(Stored data entries)
--------------------------------
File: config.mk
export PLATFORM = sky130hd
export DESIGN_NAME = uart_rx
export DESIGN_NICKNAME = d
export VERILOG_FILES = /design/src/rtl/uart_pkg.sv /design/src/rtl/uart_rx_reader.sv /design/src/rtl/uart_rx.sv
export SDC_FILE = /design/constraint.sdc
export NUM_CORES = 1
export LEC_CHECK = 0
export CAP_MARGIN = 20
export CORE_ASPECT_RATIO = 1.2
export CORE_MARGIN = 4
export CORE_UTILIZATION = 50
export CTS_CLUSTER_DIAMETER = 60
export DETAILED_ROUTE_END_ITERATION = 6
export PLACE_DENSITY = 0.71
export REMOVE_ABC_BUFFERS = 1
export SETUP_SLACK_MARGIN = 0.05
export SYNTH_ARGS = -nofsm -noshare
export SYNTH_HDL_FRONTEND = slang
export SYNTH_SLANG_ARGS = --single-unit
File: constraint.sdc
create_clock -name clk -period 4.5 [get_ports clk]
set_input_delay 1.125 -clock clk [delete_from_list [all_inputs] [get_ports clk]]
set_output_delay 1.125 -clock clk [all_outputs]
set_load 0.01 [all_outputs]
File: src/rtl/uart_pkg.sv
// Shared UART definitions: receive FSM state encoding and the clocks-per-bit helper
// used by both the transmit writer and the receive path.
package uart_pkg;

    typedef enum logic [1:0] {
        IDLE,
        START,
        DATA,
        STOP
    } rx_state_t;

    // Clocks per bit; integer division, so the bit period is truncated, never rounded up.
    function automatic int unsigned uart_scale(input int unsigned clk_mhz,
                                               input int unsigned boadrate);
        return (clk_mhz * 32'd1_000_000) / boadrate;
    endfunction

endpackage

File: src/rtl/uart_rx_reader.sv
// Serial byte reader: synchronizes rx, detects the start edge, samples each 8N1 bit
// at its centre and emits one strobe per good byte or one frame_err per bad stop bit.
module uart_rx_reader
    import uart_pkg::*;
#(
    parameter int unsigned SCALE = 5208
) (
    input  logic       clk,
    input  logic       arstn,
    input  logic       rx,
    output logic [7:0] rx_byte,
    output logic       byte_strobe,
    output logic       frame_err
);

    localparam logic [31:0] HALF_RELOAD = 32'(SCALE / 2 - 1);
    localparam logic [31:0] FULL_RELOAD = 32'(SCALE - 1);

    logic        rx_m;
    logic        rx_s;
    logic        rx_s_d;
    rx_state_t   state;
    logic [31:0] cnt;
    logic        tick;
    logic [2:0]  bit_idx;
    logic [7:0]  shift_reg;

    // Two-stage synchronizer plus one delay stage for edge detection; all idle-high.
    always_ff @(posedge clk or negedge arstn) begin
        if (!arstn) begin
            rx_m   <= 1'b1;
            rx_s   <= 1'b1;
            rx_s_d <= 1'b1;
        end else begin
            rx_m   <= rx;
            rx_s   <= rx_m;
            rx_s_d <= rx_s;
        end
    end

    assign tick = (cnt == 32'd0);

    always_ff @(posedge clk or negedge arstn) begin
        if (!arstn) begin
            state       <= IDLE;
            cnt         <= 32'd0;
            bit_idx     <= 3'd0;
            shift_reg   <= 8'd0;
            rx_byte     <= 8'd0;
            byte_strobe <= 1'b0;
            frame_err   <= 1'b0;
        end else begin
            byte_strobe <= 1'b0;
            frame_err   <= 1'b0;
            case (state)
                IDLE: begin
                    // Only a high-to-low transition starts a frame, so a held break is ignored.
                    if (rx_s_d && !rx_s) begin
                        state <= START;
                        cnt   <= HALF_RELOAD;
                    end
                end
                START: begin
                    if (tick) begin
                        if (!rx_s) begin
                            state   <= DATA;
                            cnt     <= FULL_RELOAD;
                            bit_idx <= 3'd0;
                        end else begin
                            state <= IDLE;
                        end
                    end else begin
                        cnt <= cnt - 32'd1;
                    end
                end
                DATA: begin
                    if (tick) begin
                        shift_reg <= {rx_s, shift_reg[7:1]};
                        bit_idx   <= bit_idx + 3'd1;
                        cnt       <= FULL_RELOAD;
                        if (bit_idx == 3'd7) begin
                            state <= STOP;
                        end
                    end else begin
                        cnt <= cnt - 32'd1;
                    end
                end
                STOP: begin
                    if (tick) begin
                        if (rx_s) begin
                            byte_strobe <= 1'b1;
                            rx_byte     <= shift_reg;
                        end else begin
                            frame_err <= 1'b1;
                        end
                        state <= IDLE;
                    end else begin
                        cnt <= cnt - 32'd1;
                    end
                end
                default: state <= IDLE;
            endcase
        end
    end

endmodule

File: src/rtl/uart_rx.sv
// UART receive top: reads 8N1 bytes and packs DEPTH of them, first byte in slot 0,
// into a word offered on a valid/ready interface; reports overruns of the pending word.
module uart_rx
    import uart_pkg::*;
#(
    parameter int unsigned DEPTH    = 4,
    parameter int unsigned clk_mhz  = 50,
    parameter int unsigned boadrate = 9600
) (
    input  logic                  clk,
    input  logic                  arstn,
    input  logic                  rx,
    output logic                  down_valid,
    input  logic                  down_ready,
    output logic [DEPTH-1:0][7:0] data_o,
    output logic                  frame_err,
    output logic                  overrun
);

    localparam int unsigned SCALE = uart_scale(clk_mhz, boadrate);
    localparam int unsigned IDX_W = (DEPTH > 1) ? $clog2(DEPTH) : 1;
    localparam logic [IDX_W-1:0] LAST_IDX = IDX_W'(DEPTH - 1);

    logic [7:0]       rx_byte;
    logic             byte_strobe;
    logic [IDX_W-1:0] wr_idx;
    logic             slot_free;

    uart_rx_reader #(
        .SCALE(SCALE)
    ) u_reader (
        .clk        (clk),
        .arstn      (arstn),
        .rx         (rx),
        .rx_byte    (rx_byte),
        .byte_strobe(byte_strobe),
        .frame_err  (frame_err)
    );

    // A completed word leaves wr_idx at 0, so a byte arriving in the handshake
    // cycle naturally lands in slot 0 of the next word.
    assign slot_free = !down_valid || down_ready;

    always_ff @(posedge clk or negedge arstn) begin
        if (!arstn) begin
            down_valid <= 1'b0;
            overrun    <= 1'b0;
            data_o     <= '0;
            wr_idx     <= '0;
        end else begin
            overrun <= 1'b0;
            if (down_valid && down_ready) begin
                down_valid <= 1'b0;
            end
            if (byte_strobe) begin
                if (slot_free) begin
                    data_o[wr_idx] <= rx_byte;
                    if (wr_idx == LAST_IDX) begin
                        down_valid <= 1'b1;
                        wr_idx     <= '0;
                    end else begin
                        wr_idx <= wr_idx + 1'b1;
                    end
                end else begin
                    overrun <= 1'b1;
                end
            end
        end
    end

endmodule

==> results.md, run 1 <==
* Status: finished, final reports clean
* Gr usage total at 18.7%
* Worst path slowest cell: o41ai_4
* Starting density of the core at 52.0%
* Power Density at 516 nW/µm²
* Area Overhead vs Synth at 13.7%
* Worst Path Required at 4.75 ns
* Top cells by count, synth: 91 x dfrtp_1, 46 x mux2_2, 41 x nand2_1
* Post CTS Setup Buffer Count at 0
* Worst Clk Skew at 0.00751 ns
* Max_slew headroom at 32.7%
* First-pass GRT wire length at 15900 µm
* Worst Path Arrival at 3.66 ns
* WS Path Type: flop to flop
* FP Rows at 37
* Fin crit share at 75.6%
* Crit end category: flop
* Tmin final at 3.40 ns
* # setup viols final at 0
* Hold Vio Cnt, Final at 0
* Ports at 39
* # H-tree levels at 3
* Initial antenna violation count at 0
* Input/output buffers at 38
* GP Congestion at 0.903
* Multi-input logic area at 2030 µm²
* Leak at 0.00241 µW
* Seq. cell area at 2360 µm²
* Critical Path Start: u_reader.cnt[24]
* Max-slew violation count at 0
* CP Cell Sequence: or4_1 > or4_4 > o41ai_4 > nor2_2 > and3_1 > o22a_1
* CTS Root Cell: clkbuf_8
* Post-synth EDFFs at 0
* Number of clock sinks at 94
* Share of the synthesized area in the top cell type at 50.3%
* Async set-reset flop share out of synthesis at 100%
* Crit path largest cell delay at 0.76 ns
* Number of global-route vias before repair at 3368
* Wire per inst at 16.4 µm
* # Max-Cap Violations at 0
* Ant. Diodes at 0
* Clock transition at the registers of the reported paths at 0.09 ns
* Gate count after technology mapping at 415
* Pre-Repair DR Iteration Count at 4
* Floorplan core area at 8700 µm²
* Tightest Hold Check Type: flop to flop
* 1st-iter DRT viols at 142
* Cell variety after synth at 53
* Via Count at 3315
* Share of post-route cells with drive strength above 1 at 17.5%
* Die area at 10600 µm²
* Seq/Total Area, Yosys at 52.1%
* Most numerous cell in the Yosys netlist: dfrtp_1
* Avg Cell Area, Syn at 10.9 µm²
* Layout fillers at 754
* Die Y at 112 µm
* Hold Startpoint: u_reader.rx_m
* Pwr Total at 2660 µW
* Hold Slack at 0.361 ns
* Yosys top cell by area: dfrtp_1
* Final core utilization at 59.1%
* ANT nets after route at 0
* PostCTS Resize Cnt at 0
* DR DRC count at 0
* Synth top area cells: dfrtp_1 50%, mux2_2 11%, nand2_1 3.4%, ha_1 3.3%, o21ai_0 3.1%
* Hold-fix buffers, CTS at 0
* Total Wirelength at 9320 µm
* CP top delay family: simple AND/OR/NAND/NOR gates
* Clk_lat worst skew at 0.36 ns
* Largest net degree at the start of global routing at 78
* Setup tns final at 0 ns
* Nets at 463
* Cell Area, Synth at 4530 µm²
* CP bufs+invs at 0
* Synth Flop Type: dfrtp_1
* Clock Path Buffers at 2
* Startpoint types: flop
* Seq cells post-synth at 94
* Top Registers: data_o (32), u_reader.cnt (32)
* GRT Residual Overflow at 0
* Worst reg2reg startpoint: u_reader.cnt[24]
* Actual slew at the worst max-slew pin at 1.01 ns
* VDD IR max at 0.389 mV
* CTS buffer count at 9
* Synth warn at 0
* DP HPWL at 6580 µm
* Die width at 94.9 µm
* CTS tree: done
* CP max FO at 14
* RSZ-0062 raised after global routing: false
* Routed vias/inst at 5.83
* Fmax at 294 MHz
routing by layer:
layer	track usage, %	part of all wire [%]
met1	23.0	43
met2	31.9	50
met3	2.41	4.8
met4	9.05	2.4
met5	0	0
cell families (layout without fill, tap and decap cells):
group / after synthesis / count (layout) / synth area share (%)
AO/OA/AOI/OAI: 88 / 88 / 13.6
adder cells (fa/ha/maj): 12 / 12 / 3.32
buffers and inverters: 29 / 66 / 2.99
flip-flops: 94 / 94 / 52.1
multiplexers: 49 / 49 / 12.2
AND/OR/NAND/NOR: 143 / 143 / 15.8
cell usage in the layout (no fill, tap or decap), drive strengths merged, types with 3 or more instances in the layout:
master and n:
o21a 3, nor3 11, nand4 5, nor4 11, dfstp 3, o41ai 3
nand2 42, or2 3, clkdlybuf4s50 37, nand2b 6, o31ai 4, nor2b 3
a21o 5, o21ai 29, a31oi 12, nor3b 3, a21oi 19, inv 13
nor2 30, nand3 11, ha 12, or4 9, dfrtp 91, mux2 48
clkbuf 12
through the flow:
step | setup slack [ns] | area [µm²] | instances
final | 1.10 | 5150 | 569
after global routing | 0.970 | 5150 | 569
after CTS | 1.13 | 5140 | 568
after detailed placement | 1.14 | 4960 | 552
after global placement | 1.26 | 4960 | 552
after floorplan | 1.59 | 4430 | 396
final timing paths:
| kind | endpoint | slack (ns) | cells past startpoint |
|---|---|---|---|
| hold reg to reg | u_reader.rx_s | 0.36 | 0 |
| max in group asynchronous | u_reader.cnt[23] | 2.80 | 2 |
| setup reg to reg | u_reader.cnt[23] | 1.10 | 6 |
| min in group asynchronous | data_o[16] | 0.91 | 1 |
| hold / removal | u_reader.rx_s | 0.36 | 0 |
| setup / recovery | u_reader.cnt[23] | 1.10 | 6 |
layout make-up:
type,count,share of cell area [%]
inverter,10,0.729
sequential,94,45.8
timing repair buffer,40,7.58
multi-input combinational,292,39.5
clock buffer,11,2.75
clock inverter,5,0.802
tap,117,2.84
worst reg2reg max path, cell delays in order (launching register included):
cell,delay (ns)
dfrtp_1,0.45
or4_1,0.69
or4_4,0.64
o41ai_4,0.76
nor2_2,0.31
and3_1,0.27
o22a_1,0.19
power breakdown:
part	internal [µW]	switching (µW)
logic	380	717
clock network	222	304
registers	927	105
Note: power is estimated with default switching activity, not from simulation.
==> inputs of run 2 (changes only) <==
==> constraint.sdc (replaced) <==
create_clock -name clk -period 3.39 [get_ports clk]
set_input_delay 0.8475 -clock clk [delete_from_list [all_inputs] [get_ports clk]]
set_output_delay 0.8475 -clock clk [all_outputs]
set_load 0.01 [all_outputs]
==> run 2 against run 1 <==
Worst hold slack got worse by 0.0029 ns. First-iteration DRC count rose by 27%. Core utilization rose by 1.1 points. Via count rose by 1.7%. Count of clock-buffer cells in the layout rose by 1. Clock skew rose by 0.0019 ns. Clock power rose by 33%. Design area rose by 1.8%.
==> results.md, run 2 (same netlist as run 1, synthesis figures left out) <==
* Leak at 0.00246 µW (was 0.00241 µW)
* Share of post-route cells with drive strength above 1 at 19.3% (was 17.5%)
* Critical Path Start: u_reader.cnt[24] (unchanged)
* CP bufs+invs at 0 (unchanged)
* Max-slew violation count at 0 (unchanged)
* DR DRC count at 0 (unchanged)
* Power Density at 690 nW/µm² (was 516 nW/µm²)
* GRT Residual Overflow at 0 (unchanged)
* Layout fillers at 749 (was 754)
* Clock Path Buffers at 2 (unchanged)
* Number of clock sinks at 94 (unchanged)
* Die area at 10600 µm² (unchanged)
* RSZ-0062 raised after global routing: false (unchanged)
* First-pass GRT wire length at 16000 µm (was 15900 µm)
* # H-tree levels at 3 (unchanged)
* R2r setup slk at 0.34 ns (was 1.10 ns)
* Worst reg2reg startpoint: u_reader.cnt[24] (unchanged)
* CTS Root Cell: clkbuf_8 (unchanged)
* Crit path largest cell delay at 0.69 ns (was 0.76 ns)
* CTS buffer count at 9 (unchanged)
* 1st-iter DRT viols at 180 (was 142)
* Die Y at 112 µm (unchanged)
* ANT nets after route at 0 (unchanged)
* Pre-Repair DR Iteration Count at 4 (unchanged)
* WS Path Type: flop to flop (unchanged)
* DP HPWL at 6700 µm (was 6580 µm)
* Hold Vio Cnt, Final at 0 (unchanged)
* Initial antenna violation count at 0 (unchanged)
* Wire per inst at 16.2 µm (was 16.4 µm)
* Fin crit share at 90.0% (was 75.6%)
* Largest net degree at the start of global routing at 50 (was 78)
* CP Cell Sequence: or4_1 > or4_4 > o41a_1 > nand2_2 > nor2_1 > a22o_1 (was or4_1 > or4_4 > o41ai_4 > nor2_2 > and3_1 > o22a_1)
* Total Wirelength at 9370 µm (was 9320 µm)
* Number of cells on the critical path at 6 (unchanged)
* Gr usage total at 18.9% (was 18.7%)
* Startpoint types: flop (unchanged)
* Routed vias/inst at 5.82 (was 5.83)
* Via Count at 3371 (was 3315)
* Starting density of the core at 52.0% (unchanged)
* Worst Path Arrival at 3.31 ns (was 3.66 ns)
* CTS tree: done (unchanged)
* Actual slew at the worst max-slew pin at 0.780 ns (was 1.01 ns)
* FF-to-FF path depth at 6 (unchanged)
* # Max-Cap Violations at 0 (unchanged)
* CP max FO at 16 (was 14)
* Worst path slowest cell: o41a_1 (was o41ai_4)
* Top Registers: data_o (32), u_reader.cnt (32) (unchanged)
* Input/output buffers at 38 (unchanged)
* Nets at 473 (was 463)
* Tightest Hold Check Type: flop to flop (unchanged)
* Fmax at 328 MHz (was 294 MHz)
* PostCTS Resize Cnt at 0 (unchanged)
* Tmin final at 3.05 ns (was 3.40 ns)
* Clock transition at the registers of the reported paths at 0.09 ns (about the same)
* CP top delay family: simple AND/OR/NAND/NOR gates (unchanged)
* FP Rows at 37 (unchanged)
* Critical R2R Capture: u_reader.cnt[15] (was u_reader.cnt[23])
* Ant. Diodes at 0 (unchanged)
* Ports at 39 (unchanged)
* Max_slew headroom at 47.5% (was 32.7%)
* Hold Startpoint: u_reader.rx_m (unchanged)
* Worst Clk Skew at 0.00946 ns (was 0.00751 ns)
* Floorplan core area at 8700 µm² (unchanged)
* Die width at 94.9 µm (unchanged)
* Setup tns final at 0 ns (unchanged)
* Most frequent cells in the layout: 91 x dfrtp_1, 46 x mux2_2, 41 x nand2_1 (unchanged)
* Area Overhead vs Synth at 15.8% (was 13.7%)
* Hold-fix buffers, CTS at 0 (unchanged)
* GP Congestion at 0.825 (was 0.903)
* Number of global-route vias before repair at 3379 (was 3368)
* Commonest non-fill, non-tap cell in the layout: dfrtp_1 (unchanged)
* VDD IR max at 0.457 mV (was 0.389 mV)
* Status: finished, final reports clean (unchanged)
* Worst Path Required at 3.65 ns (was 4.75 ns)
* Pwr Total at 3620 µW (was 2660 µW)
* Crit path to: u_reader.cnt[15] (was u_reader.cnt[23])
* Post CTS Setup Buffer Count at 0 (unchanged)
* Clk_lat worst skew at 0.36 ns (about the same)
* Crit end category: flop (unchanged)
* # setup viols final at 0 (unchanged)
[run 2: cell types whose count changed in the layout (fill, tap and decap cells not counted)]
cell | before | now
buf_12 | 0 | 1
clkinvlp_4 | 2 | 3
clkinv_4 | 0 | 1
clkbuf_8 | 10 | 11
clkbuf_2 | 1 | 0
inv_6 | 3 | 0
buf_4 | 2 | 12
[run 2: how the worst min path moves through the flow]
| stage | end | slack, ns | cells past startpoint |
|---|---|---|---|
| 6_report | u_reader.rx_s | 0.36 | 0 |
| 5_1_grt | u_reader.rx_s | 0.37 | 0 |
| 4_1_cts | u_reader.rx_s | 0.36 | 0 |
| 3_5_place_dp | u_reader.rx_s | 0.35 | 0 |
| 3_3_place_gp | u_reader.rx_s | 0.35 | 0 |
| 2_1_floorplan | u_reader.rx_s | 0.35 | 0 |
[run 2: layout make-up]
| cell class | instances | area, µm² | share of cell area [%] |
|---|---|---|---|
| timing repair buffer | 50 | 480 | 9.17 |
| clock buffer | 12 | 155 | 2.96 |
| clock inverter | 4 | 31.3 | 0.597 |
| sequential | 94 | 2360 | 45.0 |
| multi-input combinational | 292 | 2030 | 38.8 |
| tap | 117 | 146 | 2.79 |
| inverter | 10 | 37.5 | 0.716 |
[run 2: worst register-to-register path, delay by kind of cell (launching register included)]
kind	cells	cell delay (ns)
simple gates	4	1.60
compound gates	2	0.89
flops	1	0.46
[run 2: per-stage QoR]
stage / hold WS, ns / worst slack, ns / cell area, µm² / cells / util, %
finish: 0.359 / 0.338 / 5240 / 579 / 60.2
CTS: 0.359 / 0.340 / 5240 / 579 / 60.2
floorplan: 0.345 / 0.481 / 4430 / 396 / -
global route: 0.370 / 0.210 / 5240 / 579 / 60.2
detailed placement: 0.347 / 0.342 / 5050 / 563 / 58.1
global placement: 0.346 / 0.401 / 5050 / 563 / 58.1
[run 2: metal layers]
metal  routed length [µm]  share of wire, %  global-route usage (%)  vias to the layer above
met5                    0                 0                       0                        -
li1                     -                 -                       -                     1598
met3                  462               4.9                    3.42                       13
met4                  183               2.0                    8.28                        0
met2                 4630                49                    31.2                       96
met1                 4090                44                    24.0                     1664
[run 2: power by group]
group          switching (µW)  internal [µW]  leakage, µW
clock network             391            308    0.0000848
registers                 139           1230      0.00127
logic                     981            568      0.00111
--------------------------------
**Task to carry out**
Among the records above, a stretch begins at the line containing "rx_s_d <= 1'b1;" and ends at the line containing "if (!rx_s) begin". Restate that stretch word for word, and nothing else.

**Your solution**
            rx_s_d <= 1'b1;
        end else begin
            rx_m   <= rx;
            rx_s   <= rx_m;
            rx_s_d <= rx_s;
        end
    end

    assign tick = (cnt == 32'd0);

    always_ff @(posedge clk or negedge arstn) begin
        if (!arstn) begin
            state       <= IDLE;
            cnt         <= 32'd0;
            bit_idx     <= 3'd0;
            shift_reg   <= 8'd0;
            rx_byte     <= 8'd0;
            byte_strobe <= 1'b0;
            frame_err   <= 1'b0;
        end else begin
            byte_strobe <= 1'b0;
            frame_err   <= 1'b0;
            case (state)
                IDLE: begin
                    // Only a high-to-low transition starts a frame, so a held break is ignored.
                    if (rx_s_d && !rx_s) begin
                        state <= START;
                        cnt   <= HALF_RELOAD;
                    end
                end
                START: begin
                    if (tick) begin
                        if (!rx_s) begin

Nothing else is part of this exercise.